Localization: ICG fluorescence helps to identify the ureter by highlighting its anatomical location, often in real-time during dissection or other surgical maneuvers. The bright fluorescence of the ureter contrasts well with surrounding tissues.

Monitoring During Surgery: Surgeons can use the fluorescence to track the ureter’s path throughout the procedure, especially in challenging areas where the ureter is hard to distinguish from surrounding tissues, such as in the pelvis during a hysterectomy or colorectal resection.
 

4. Surgical Decision-Making:

Intraoperative Navigation: In addition to localization, ICG can guide surgical decisions, such as determining the safe distance for resection or detecting any inadvertent injury to the ureter.
 

Prevention of Injury: The real-time visualization of the ureter decreases the likelihood of accidental injury, improving patient outcomes by minimizing complications such as ureteral stricture, fistula, or extravasation.

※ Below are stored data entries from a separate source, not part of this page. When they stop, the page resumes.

===== src/rtl/hwag_pkg.sv =====
// Shared definitions for the HWAG coil channel slice.
//   HWAG_ACNT_WIDTH : width of the slave angle count and of the angle registers
//   HWAG_MAX_ANGLE  : top value of the angle counter (last angle of one cycle)
//   coil_state_t    : coil channel FSM state; the encoding is visible on state_out
package hwag_pkg;

    localparam int HWAG_ACNT_WIDTH = 24;
    localparam int HWAG_MAX_ANGLE  = 3839;

    typedef enum logic [1:0] {
        IDLE     = 2'd0,
        WAIT_SET = 2'd1,
        DWELL    = 2'd2,
        OFF_HOLD = 2'd3
    } coil_state_t;

endpackage


===== src/rtl/hwag_tick_timer.sv =====
// Clock-tick up-counter used for the dwell and off-time limits.
//   clk, rst : system clock, asynchronous active-low reset
//   clr      : synchronous clear to 0 (wins over en)
//   en       : count one tick; the counter saturates at all-ones
//   term     : terminal value compared against the count
//   hit      : count == term, or count >= term when TERM_GE is set
module hwag_tick_timer #(
    parameter int TIME_WIDTH = 24,
    parameter bit TERM_GE    = 1'b0
) (
    input  logic                  clk,
    input  logic                  rst,
    input  logic                  clr,
    input  logic                  en,
    input  logic [TIME_WIDTH-1:0] term,
    output logic                  hit
);

    logic [TIME_WIDTH-1:0] count;

    // NOTE: registers are written with <= so every flop samples pre-edge values.
    always_ff @(posedge clk or negedge rst) begin
        if (!rst) begin
            count <= '0;
        end else if (clr) begin
            count <= '0;
        end else if (en && (count != '1)) begin
            count <= count + TIME_WIDTH'(1);
        end
    end

    assign hit = TERM_GE ? (count >= term) : (count == term);

endmodule


===== src/rtl/hwag_coil_channel.sv =====
// One ignition coil channel driven by the HWAG slave angle counter.
//   clk, rst          : system clock, asynchronous active-low reset
//   hwag_start        : angle generator synchronised; 0 forces the channel idle
//   acnt, acnt_step   : running angle count and its one-clk "new value" strobe
//   set_angle_in,
//   reset_angle_in,
//   angles_wr         : dwell-start / fire angles, loaded into a pending shadow
//   max_dwell         : dwell limit in clk ticks (0 = unlimited)
//   min_off           : minimum coil-off time in clk ticks
//   flag_clr          : clears the sticky flags
//   coil_out          : registered coil drive
//   state_out         : FSM state encoding
//   angles_pending    : shadow angles waiting for the cycle wrap
//   overdwell_flag,
//   missed_set_flag,
//   wr_err_flag       : sticky event flags
module hwag_coil_channel
    import hwag_pkg::*;
#(
    parameter int ACNT_WIDTH = HWAG_ACNT_WIDTH,
    parameter int TIME_WIDTH = 24,
    parameter int MAX_ANGLE  = HWAG_MAX_ANGLE
) (
    input  logic                  clk,
    input  logic                  rst,
    input  logic                  hwag_start,
    input  logic [ACNT_WIDTH-1:0] acnt,
    input  logic                  acnt_step,
    input  logic [ACNT_WIDTH-1:0] set_angle_in,
    input  logic [ACNT_WIDTH-1:0] reset_angle_in,
    input  logic                  angles_wr,
    input  logic [TIME_WIDTH-1:0] max_dwell,
    input  logic [TIME_WIDTH-1:0] min_off,
    input  logic                  flag_clr,
    output logic                  coil_out,
    output logic [1:0]            state_out,
    output logic                  angles_pending,
    output logic                  overdwell_flag,
    output logic                  missed_set_flag,
    output logic                  wr_err_flag
);

    localparam logic [ACNT_WIDTH-1:0] MAX_A = ACNT_WIDTH'(MAX_ANGLE);

    coil_state_t           state;
    logic [ACNT_WIDTH-1:0] set_active, reset_active, set_pending, reset_pending;

    // Angle hits are equality-only and qualified by the strobe, so a dwell
    // window that spans the MAX_ANGLE -> 0 wrap needs no special handling.
    logic strobe_set, strobe_reset, cycle_wrap, transfer;
    logic wr_valid, wr_reject;
    logic dwell_hit, off_hit, forced_exit, off_done;
    logic overdwell_evt, missed_evt;

    assign strobe_set   = acnt_step && (acnt == set_active);
    assign strobe_reset = acnt_step && (acnt == reset_active);
    assign cycle_wrap   = acnt_step && (acnt == MAX_A);
    assign transfer     = cycle_wrap || (state == IDLE);

    assign wr_valid  = angles_wr && (set_angle_in <= MAX_A) && (reset_angle_in <= MAX_A);
    assign wr_reject = angles_wr && !wr_valid;

    // Dwell timer reads 0 on the first DWELL clock, so hitting max_dwell-1
    // ends the dwell exactly max_dwell ticks after coil_out rose.
    hwag_tick_timer #(.TIME_WIDTH(TIME_WIDTH), .TERM_GE(1'b0)) u_dwell_timer (
        .clk  (clk),
        .rst  (rst),
        .clr  (state != DWELL),
        .en   (1'b1),
        .term (max_dwell - TIME_WIDTH'(1)),
        .hit  (dwell_hit)
    );

    hwag_tick_timer #(.TIME_WIDTH(TIME_WIDTH), .TERM_GE(1'b1)) u_off_timer (
        .clk  (clk),
        .rst  (rst),
        .clr  (state != OFF_HOLD),
        .en   (1'b1),
        .term (min_off - TIME_WIDTH'(1)),
        .hit  (off_hit)
    );

    assign forced_exit = (max_dwell != '0) && dwell_hit;
    // min_off-1 wraps to all-ones for 0, so a zero limit is treated as one tick.
    assign off_done    = (min_off == '0) || off_hit;

    // The normal fire angle wins over the time limit in the same clock.
    assign overdwell_evt = hwag_start && (state == DWELL) && !strobe_reset && forced_exit;
    assign missed_evt    = hwag_start && (state == OFF_HOLD) && strobe_set;

    // Pending shadow and active angles. A write coinciding with a transfer
    // goes straight through to the active registers.
    always_ff @(posedge clk or negedge rst) begin
        if (!rst) begin
            set_pending    <= '0;
            reset_pending  <= '0;
            set_active     <= '0;
            reset_active   <= '0;
            angles_pending <= 1'b0;
        end else begin
            if (wr_valid) begin
                set_pending   <= set_angle_in;
                reset_pending <= reset_angle_in;
            end
            if (transfer) begin
                set_active     <= wr_valid ? set_angle_in   : set_pending;
                reset_active   <= wr_valid ? reset_angle_in : reset_pending;
                angles_pending <= 1'b0;
            end else if (wr_valid) begin
                angles_pending <= 1'b1;
            end
        end
    end

    always_ff @(posedge clk or negedge rst) begin
        if (!rst) begin
            state    <= IDLE;
            coil_out <= 1'b0;
        end else if (!hwag_start) begin
            state    <= IDLE;
            coil_out <= 1'b0;
        end else begin
            case (state)
                IDLE: state <= WAIT_SET;
                WAIT_SET: begin
                    // Equal set and fire angles disable the channel.
                    if (strobe_set && (set_active != reset_active)) begin
                        state    <= DWELL;
                        coil_out <= 1'b1;
                    end
                end
                DWELL: begin
                    if (strobe_reset || forced_exit) begin
                        state    <= OFF_HOLD;
                        coil_out <= 1'b0;
                    end
                end
                OFF_HOLD: begin
                    if (off_done) state <= WAIT_SET;
                end
                default: begin
                    state    <= IDLE;
                    coil_out <= 1'b0;
                end
            endcase
        end
    end

    // Sticky flags: a set event in the same clock beats flag_clr.
    always_ff @(posedge clk or negedge rst) begin
        if (!rst) begin
            overdwell_flag  <= 1'b0;
            missed_set_flag <= 1'b0;
            wr_err_flag     <= 1'b0;
        end else begin
            overdwell_flag  <= overdwell_evt | (overdwell_flag  & ~flag_clr);
            missed_set_flag <= missed_evt    | (missed_set_flag & ~flag_clr);
            wr_err_flag     <= wr_reject     | (wr_err_flag     & ~flag_clr);
        end
    end

    assign state_out = state;

endmodule


===== config.mk =====
export PLATFORM = sky130hd
export DESIGN_NAME = hwag_coil_channel
export DESIGN_NICKNAME = d
export VERILOG_FILES = /design/src/rtl/hwag_pkg.sv /design/src/rtl/hwag_tick_timer.sv /design/src/rtl/hwag_coil_channel.sv
export SDC_FILE = /design/constraint.sdc
export NUM_CORES = 1
export LEC_CHECK = 0
export ABC_AREA = 1
export BUFFER_PORTS_ARGS = -buffer_cell sky130_fd_sc_hd__buf_4
export CAP_MARGIN = 20
export CORE_UTILIZATION = 55
export CTS_CLUSTER_DIAMETER = 40
export DETAILED_ROUTE_END_ITERATION = 10
export PLACE_DENSITY = 0.77
export SETUP_SLACK_MARGIN = 0.2
export SLEW_MARGIN = 20
export SYNTH_ARGS = -nofsm -noshare
export SYNTH_HDL_FRONTEND = slang
export SYNTH_SLANG_ARGS = --single-unit
export TNS_END_PERCENT = 30

===== constraint.sdc =====
create_clock -name clk -period 3.6 [get_ports clk]
set_clock_uncertainty 0.05 [all_clocks]
set_input_delay 0.36 -clock clk [delete_from_list [all_inputs] [get_ports clk]]
set_output_delay 0.36 -clock clk [all_outputs]
set_load 0.05 [all_outputs]

# Word-level counts from Yosys, hierarchy flattened
# Cells that the tools add are included.
op_classes:
  eq_ne: 16
  bitwise: 7
  muxes: 17
  addsub: 4
  n_lt_le_gt_ge: 3
  reduce_logical: 26
ops:
  columns: ["operator", "n"]
  rows:
  - ["24-bit two-way mux", 6]
  - ["24-bit equality test", 3]
  - ["24-bit by 1-bit adder with 24-bit output, second input constant", 2]
  - ["24-bit by 12-bit <= comparator with 1-bit output, second input constant", 2]
  - ["24-bit inequality test, second input constant", 2]
  - ["24-bit by 1-bit subtractor with 24-bit output, second input constant", 2]
  - ["24-bit by 12-bit equality test with 1-bit output, second input constant", 1]
  - ["24-bit greater-or-equal comparator", 1]
  - ["24-bit zero test", 1]
  - ["24-bit inequality test", 1]
  - ["24-bit nonzero test", 1]
  - ["1-bit logical AND", 13]
  - ["2-bit two-way mux", 4]
  - ["2-bit one-hot mux with 4 select lines", 1]
  - ["3-bit inequality test, second input constant", 2]
  - ["3-bit AND reduction", 2]
  - ["2-bit nonzero test", 3]
  - ["1-bit two-way mux", 5]
  - ["2-bit equality test, second input constant", 2]
  - ["2-bit inequality test, second input constant", 2]
  - ["1-bit bitwise AND", 3]
  - ["1-bit logical OR", 3]
  - ["3-bit by 1-bit inequality test with 1-bit output, second input constant", 1]
  - ["3-bit by 2-bit inequality test with 1-bit output, second input constant", 1]
  - ["other kinds (6)", 9]
totals:
  ff_bits: 151
  out_inout_bits: 7
  wordCells: 85

# Longest topological paths before layout
# Gate-level depths: netlist of run 1.
logic_depth:
  depth_word: 7
  mapped_depth: 26

# By module
# A second synthesis of run 1 with hierarchy kept.
hier_totals:
  cells_unflattened: 1549
  hier_area_um2: 10691.5
modules_own_cells:
  columns: ["mod", "cells_per_inst", "instances", "seq_area_each_um2", "area_each_um2"]
  rows:
  - ["hwag_coil_channel", 932, 1, 2577.5, 6575.1]
  - ["hwag_tick_timer at u_off_timer", 331, 1, 600.6, 2188.3]
  - ["hwag_tick_timer at u_dwell_timer", 286, 1, 600.6, 1928.1]

# Least setup slack after synthesis of run 1
# OpenSTA, ideal clock, no wires.
synth_path:
  path_kind: "input to register"
  startpoint: "input min_off[1]"
  endpoint: "register state[0] (netlist: state_out[0])"
  setup_time_ps: 120
  path_slack_ps: 657
  arrival_time_ps: 2773
  path_stages: 24
  path_buffers: 0
  path_cell_list: "nor2_1 -> nand3_1 -> nor3_2 -> nand2_1 -> nor2_1 -> nand3_1 -> nor3_2 -> nand2_1 -> xnor2_1 -> inv_1 -> ha_1 -> nand2_1 -> inv_1 -> nand3_1 -> nor2_1 -> nand2_1 -> a21oi_1 -> nor2_1 -> nand3_1 -> nor3_1 -> nor2_1 -> nand2_2 -> nand2_1 -> nand2_1"
synth_via:
  elab_chain_len: 5
  elab_cells_between_ends: 6
  classes_between: "add/sub (1); order compare (1); eq/ne (1); reduce/logical (3)"
synth_rtl:
  columns: ["item", "line_no", "rtl"]
  rows:
  - ["start, declared", "hwag_coil_channel.sv:33", "input logic [TIME_WIDTH-1:0] min_off,"]
  - ["24-bit by 1-bit subtractor with 24-bit output", "hwag_coil_channel.sv:79", ".term (min_off - TIME_WIDTH'(1)),"]
  - ["24-bit greater-or-equal comparator", "hwag_tick_timer.sv:32", "assign hit = TERM_GE ? (count >= term) : (count == term);"]
  - ["1-bit logical OR *", "hwag_coil_channel.sv:85", "assign off_done = (min_off == '0) || off_hit;"]
  - ["3-bit inequality test (no line) *", null, null]
  - ["3-bit AND reduction (no line) *", null, null]
  - ["end signal, assigned", "hwag_coil_channel.sv:117", "state <= IDLE;"]
  - ["end signal, assigned", "hwag_coil_channel.sv:120", "state <= IDLE;"]
  - ["end signal, assigned", "hwag_coil_channel.sv:124", "IDLE: state <= WAIT_SET;"]
  - ["end, declared", "hwag_coil_channel.sv:45", "coil_state_t state;"]
# Mark *: on every way between the ends. The rest lies on a longest branch, timed or not.
# A chain may end at the register's enable or synchronous reset.

# Final worst setup path of run 1
layout_path:
  startpoint: "input min_off[0]"
  endpoint: "register state[1] (netlist: state_out[1])"
# The elaborated chain is that of the path after synthesis.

5. Postoperative Evaluation:

Monitoring for Complications: Postoperative imaging with ICG can help evaluate ureteral integrity and identify any potential leaks, especially in cases where there was concern about injury.

Follow-up Imaging: Some institutions may choose to follow up with additional imaging studies, such as CT or MRI, to confirm the absence of injury or abnormality in the ureter.

1. Enhanced Visualization: ICG allows for real-time, high-contrast visualization of the ureter, especially in patients with a difficult pelvic anatomy.

2. Reduced Risk of Ureteral Injury: Surgeons can better identify the ureter during complex dissections, reducing the chances of accidental injury or complications.

3. Non-invasive: ICG is injected intravenously and does not require incisions, making it a safe and minimally invasive technique.

4. Real-time Imaging: Unlike traditional imaging techniques, ICG offers real-time feedback, allowing the surgeon to make immediate decisions based on live data.

While ICG has many advantages, it is important to consider some limitations:

• Not Suitable for All Patients: ICG is contraindicated in patients with iodine hypersensitivity or certain liver conditions that may affect its clearance.

• False Positives/Negatives: In rare cases, the ureter may not fluoresce adequately due to poor circulation or technical issues with the imaging equipment. Additionally, there could be interference from other nearby structures.

• Technical Skill Requirement: Surgeons and the operating team must be trained in the use of NIR fluorescence imaging and ICG injection for optimal results.

Conclusion

Indocyanine green (ICG) is a powerful tool for the localization of the ureter during surgery. By leveraging NIR fluorescence imaging, surgeons can achieve precise identification of the ureter in real-time, enhancing surgical safety and improving patient outcomes. The technique is particularly valuable in minimally invasive procedures, where anatomical structures may be difficult to visualize. While there are limitations to its use, such as patient-specific contraindications or the need for specialized equipment, the benefits of ICG in ureteral localization make it an increasingly popular choice in modern surgical practice.